Kubernetes and Xen, part 5: Flanneld
Tags: xen, kubernetes, first published on Dec 14, 2017

In the previous part of the guide we have created an actual working etcd cluster, building on the lessons learned there we will now create the actual Kubernetes installation.

Network layout

Before continuing, let’s clarify what network layout we want to achieve for our cluster. There are several networks in our configuration and it’s important to keep that in mind to understand what’s going on.

Physical network

This is the network that you use to access your Dom0 installation from other computers on your network, for all the following pages you will see that my Dom0 is accessible as 192.168.1.45, my home network is 192.168.1.xxx. This is on your physical network interface in your Dom0 (typically eth0, eno1 in my case).

Xen network

This is the network that all your Xen guests, our Kubernetes nodes from now on, communicate on, it’s what dnsmasq will give IP addresses to all your guests from, for our etcd and Kubernetes clusters this is 192.168.100.0/24, we will have clusters take 10 address blocks in this from 10-19 to 90-99, and our failsafe on 192.168.100.254 as you’ve seen previously.

Flannel network

This is the overlay network over the various pod networks that flannel will enable us to use to communicate among pods in different Xen guests, this for us will be

Cluster service network

This is the network where services will be exposed on our cluster if we decide to do so, it will be 10.199.0.0/16

What type of Kubernetes cluster we’ll be building

There are many online resources discussing how Kubernetes is laid out from an operational standpoint, I will not reiterate the information available there and from now on you are expected to be somewhat familiar with how Kubernetes operates in general.
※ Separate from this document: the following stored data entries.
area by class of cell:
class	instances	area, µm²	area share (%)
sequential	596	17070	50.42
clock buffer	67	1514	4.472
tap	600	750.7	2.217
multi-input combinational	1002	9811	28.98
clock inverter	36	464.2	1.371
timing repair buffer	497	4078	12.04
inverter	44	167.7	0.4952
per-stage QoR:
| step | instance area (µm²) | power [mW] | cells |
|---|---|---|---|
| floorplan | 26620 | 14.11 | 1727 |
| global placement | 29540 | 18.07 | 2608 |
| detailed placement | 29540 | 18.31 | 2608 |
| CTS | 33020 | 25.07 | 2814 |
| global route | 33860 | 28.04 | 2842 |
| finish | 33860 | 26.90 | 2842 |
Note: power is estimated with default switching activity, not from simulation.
[src/rtl/cfg_spi_tick.sv]
module cfg_spi_tick #(
    parameter int DIV_W = 8
) (
    input  logic             clk,
    input  logic             rst_n,
    input  logic             run_i,
    input  logic [DIV_W-1:0] half_i,
    output logic             tick_o
);

    typedef struct packed {
        logic [DIV_W-1:0] cnt;
    } tick_st_t;

    tick_st_t cur_q, nxt_d;
    logic [DIV_W-1:0] lim;

    always_comb begin
        nxt_d  = cur_q;
        lim    = (half_i == '0) ? '0 : half_i - 1'b1;
        tick_o = run_i && (cur_q.cnt == lim);
        if (!run_i || tick_o) begin
            nxt_d.cnt = '0;
        end else begin
            nxt_d.cnt = cur_q.cnt + 1'b1;
        end
    end

    always_ff @(posedge clk or negedge rst_n) begin
        if (!rst_n) begin
            cur_q <= '0;
        end else begin
            cur_q <= nxt_d;
        end
    end

endmodule

[src/rtl/cfg_spi_frame.sv]
module cfg_spi_frame #(
    parameter int HOST_AW = 16,
    parameter int DATA_W  = 8,
    parameter int AW_CNV  = 14,
    parameter int AW_CLK  = 13,
    localparam int AW_MAX  = (AW_CNV > AW_CLK) ? AW_CNV : AW_CLK,
    localparam int FRAME_W = 1 + AW_MAX + DATA_W
) (
    input  logic               dev_i,
    input  logic               rd_i,
    input  logic [HOST_AW-1:0] addr_i,
    input  logic [DATA_W-1:0]  wdata_i,
    output logic [FRAME_W-1:0] frame_o
);

    logic [AW_MAX-1:0] afield;

    // address field: each bit either passes, is masked by device, or is pad
    for (genvar g = 0; g < AW_MAX; g++) begin : g_abit
        if (g < AW_CNV && g < AW_CLK) begin : g_both
            assign afield[g] = addr_i[g];
        end else if (g < AW_CNV) begin : g_cnv_only
            assign afield[g] = ~dev_i & addr_i[g];
        end else if (g < AW_CLK) begin : g_clk_only
            assign afield[g] = dev_i & addr_i[g];
        end else begin : g_pad
            assign afield[g] = 1'b0;
        end
    end

    if (HOST_AW > AW_MAX) begin : g_hi
        logic unused_hi_addr;
        assign unused_hi_addr = ^addr_i[HOST_AW-1:AW_MAX];
    end

    assign frame_o = {rd_i, afield, (rd_i ? {DATA_W{1'b0}} : wdata_i)};

endmodule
In general we want to have a certain set of containers run on our Kubernetes master (apiserver, scheduler, controller manager), which in our case is going to be on 199.168.100.x0, a certain set of containers running on our etcd cluster (etcd primarily), which will be part of the Kubernetes cluster, and a set of containers running everywhere for the cluster to function (flannel, kube-proxy, kubelet)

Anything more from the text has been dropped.